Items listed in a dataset
---
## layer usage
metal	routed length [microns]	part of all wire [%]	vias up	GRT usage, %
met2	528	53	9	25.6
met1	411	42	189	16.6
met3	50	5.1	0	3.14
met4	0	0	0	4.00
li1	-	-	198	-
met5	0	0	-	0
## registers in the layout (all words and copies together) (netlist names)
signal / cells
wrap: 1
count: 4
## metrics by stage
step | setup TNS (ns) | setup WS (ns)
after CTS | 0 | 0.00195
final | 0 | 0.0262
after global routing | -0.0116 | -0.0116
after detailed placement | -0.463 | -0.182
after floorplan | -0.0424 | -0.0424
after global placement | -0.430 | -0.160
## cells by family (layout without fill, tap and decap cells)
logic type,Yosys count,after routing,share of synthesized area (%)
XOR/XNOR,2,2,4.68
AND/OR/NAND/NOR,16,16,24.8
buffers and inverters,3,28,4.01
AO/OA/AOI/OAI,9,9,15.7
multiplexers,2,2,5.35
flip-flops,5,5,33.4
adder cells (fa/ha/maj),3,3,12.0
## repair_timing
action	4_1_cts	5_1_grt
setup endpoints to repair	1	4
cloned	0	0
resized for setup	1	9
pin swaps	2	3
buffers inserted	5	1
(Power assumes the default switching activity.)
[src/rtl/cdb_arbiter.sv]
// Common-data-bus arbiter. Each functional unit owns one hold slot; a
// finished result is captured into its slot and later broadcast on the
// registered CDB with tag = unit index + 1. One slot is broadcast per
// cycle, chosen round-robin, so every held result leaves within
// NUM_UNITS cycles.
//   CLOCK_50    : in                 clock
//   RSTN_N      : in                 asynchronous active-low reset
//   req_valid   : in  [NUM_UNITS]    unit i has a finished result
//   req_data    : in  [NUM_UNITS*DATA_W] unit i result in slice i
//   req_ready   : out [NUM_UNITS]    unit i result accepted this cycle
//   flush       : in                 discard all held results
//   cdb_valid   : out                broadcast strobe (one cycle per result)
//   cdb_tag     : out [TAG_W]        producing unit index + 1
//   cdb_data    : out [DATA_W]       broadcast result
//   pending_cnt : out [TAG_W+1]      number of occupied hold slots
module cdb_arbiter #(
    parameter int NUM_UNITS = cpu_pkg::NUM_UNITS,
    parameter int DATA_W    = cpu_pkg::DATA_W,
    parameter int TAG_W     = cpu_pkg::TAG_W
) (
    input  logic                        CLOCK_50,
    input  logic                        RSTN_N,
    input  logic [NUM_UNITS-1:0]        req_valid,
    input  logic [NUM_UNITS*DATA_W-1:0] req_data,
    output logic [NUM_UNITS-1:0]        req_ready,
    input  logic                        flush,
    output logic                        cdb_valid,
    output logic [TAG_W-1:0]            cdb_tag,
    output logic [DATA_W-1:0]           cdb_data,
    output logic [TAG_W:0]              pending_cnt
);

    import cpu_pkg::*;

    localparam int IDX_W = (NUM_UNITS > 1) ? $clog2(NUM_UNITS) : 1;

    logic [NUM_UNITS-1:0] hold_v_q, hold_v_d;
    logic [DATA_W-1:0]    hold_d_q [NUM_UNITS];
    logic [DATA_W-1:0]    hold_d_d [NUM_UNITS];
    logic [IDX_W-1:0]     rr_ptr_q, rr_ptr_d;
    cdb_t                 cdb_q, cdb_d;

    logic [NUM_UNITS-1:0] grant;
    logic [NUM_UNITS-1:0] accept;
    logic [IDX_W-1:0]     winner;
    logic                 any;

    rr_picker #(
        .N     (NUM_UNITS),
        .IDX_W (IDX_W)
    ) u_picker (
        .req    (hold_v_q),
        .ptr    (rr_ptr_q),
        .grant  (grant),
        .winner (winner),
        .any    (any)
    );

    // A slot being broadcast this cycle can take a new result on the same
    // edge, so a unit streaming back-to-back results never sees a bubble.
    assign req_ready = {NUM_UNITS{~flush}} & (~hold_v_q | grant);
    assign accept    = req_valid & req_ready;

    always_comb begin
        hold_v_d = hold_v_q;
        hold_d_d = hold_d_q;
        rr_ptr_d = rr_ptr_q;
        cdb_d    = '0;
        cdb_d.tag = TAG_NONE;
        if (flush) begin
            // Flush wins over both capture and broadcast; rr_ptr is kept.
            hold_v_d = '0;
        end else begin
            for (int i = 0; i < NUM_UNITS; i++) begin
                if (accept[i]) begin
                    hold_v_d[i] = 1'b1;
                    // Data is only sampled on acceptance, so X on an idle
                    // unit's bus never reaches the slot or the CDB.
                    hold_d_d[i] = req_data[i*DATA_W +: DATA_W];
                end else if (grant[i]) begin
                    hold_v_d[i] = 1'b0;
                end
            end
            if (any) begin
                cdb_d.valid = 1'b1;
                cdb_d.tag   = TAG_W'(winner) + TAG_W'(1);
                cdb_d.data  = hold_d_q[winner];
                rr_ptr_d    = winner;
            end
        end
    end

    always_ff @(posedge CLOCK_50 or negedge RSTN_N) begin
        if (!RSTN_N) begin
            hold_v_q <= '0;
            for (int i = 0; i < NUM_UNITS; i++) begin
                hold_d_q[i] <= '0;
            end
            // Pointer at the last unit makes unit 0 the first candidate.
            rr_ptr_q <= IDX_W'(NUM_UNITS - 1);
            cdb_q    <= '0;
        end else begin
            hold_v_q <= hold_v_d;
            hold_d_q <= hold_d_d;
            rr_ptr_q <= rr_ptr_d;
            cdb_q    <= cdb_d;
        end
    end

    always_comb begin
        pending_cnt = '0;
        for (int i = 0; i < NUM_UNITS; i++) begin
            pending_cnt = pending_cnt + (TAG_W+1)'(hold_v_q[i]);
        end
    end

    assign cdb_valid = cdb_q.valid;
    assign cdb_tag   = cdb_q.tag;
    assign cdb_data  = cdb_q.data;

endmodule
---
Work order.
Repeat each record exactly, leaving nothing out.

Solution.
## layer usage
metal	routed length [microns]	part of all wire [%]	vias up	GRT usage, %
met2	528	53	9	25.6
met1	411	42	189	16.6
met3	50	5.1	0	3.14
met4	0	0	0	4.00
li1	-	-	198	-
met5	0	0	-	0
## registers in the layout (all words and copies together) (netlist names)
signal / cells
wrap: 1
count: 4
## metrics by stage
step | setup TNS (ns) | setup WS (ns)
after CTS | 0 | 0.00195
final | 0 | 0.0262
after global routing | -0.0116 | -0.0116
after detailed placement | -0.463 | -0.182
after floorplan | -0.0424 | -0.0424
after global placement | -0.430 | -0.160
## cells by family (layout without fill, tap and decap cells)
logic type,Yosys count,after routing,share of synthesized area (%)
XOR/XNOR,2,2,4.68
AND/OR/NAND/NOR,16,16,24.8
buffers and inverters,3,28,4.01
AO/OA/AOI/OAI,9,9,15.7
multiplexers,2,2,5.35
flip-flops,5,5,33.4
adder cells (fa/ha/maj),3,3,12.0
## repair_timing
action	4_1_cts	5_1_grt
setup endpoints to repair	1	4
cloned	0	0
resized for setup	1	9
pin swaps	2	3
buffers inserted	5	1
(Power assumes the default switching activity.)
[src/rtl/cdb_arbiter.sv]
// Common-data-bus arbiter. Each functional unit owns one hold slot; a
// finished result is captured into its slot and later broadcast on the
// registered CDB with tag = unit index + 1. One slot is broadcast per
// cycle, chosen round-robin, so every held result leaves within
// NUM_UNITS cycles.
//   CLOCK_50    : in                 clock
//   RSTN_N      : in                 asynchronous active-low reset
//   req_valid   : in  [NUM_UNITS]    unit i has a finished result
//   req_data    : in  [NUM_UNITS*DATA_W] unit i result in slice i
//   req_ready   : out [NUM_UNITS]    unit i result accepted this cycle
//   flush       : in                 discard all held results
//   cdb_valid   : out                broadcast strobe (one cycle per result)
//   cdb_tag     : out [TAG_W]        producing unit index + 1
//   cdb_data    : out [DATA_W]       broadcast result
//   pending_cnt : out [TAG_W+1]      number of occupied hold slots
module cdb_arbiter #(
    parameter int NUM_UNITS = cpu_pkg::NUM_UNITS,
    parameter int DATA_W    = cpu_pkg::DATA_W,
    parameter int TAG_W     = cpu_pkg::TAG_W
) (
    input  logic                        CLOCK_50,
    input  logic                        RSTN_N,
    input  logic [NUM_UNITS-1:0]        req_valid,
    input  logic [NUM_UNITS*DATA_W-1:0] req_data,
    output logic [NUM_UNITS-1:0]        req_ready,
    input  logic                        flush,
    output logic                        cdb_valid,
    output logic [TAG_W-1:0]            cdb_tag,
    output logic [DATA_W-1:0]           cdb_data,
    output logic [TAG_W:0]              pending_cnt
);

    import cpu_pkg::*;

    localparam int IDX_W = (NUM_UNITS > 1) ? $clog2(NUM_UNITS) : 1;

    logic [NUM_UNITS-1:0] hold_v_q, hold_v_d;
    logic [DATA_W-1:0]    hold_d_q [NUM_UNITS];
    logic [DATA_W-1:0]    hold_d_d [NUM_UNITS];
    logic [IDX_W-1:0]     rr_ptr_q, rr_ptr_d;
    cdb_t                 cdb_q, cdb_d;

    logic [NUM_UNITS-1:0] grant;
    logic [NUM_UNITS-1:0] accept;
    logic [IDX_W-1:0]     winner;
    logic                 any;

    rr_picker #(
        .N     (NUM_UNITS),
        .IDX_W (IDX_W)
    ) u_picker (
        .req    (hold_v_q),
        .ptr    (rr_ptr_q),
        .grant  (grant),
        .winner (winner),
        .any    (any)
    );

    // A slot being broadcast this cycle can take a new result on the same
    // edge, so a unit streaming back-to-back results never sees a bubble.
    assign req_ready = {NUM_UNITS{~flush}} & (~hold_v_q | grant);
    assign accept    = req_valid & req_ready;

    always_comb begin
        hold_v_d = hold_v_q;
        hold_d_d = hold_d_q;
        rr_ptr_d = rr_ptr_q;
        cdb_d    = '0;
        cdb_d.tag = TAG_NONE;
        if (flush) begin
            // Flush wins over both capture and broadcast; rr_ptr is kept.
            hold_v_d = '0;
        end else begin
            for (int i = 0; i < NUM_UNITS; i++) begin
                if (accept[i]) begin
                    hold_v_d[i] = 1'b1;
                    // Data is only sampled on acceptance, so X on an idle
                    // unit's bus never reaches the slot or the CDB.
                    hold_d_d[i] = req_data[i*DATA_W +: DATA_W];
                end else if (grant[i]) begin
                    hold_v_d[i] = 1'b0;
                end
            end
            if (any) begin
                cdb_d.valid = 1'b1;
                cdb_d.tag   = TAG_W'(winner) + TAG_W'(1);
                cdb_d.data  = hold_d_q[winner];
                rr_ptr_d    = winner;
            end
        end
    end

    always_ff @(posedge CLOCK_50 or negedge RSTN_N) begin
        if (!RSTN_N) begin
            hold_v_q <= '0;
            for (int i = 0; i < NUM_UNITS; i++) begin
                hold_d_q[i] <= '0;
            end
            // Pointer at the last unit makes unit 0 the first candidate.
            rr_ptr_q <= IDX_W'(NUM_UNITS - 1);
            cdb_q    <= '0;
        end else begin
            hold_v_q <= hold_v_d;
            hold_d_q <= hold_d_d;
            rr_ptr_q <= rr_ptr_d;
            cdb_q    <= cdb_d;
        end
    end

    always_comb begin
        pending_cnt = '0;
        for (int i = 0; i < NUM_UNITS; i++) begin
            pending_cnt = pending_cnt + (TAG_W+1)'(hold_v_q[i]);
        end
    end

    assign cdb_valid = cdb_q.valid;
    assign cdb_tag   = cdb_q.tag;
    assign cdb_data  = cdb_q.data;

endmodule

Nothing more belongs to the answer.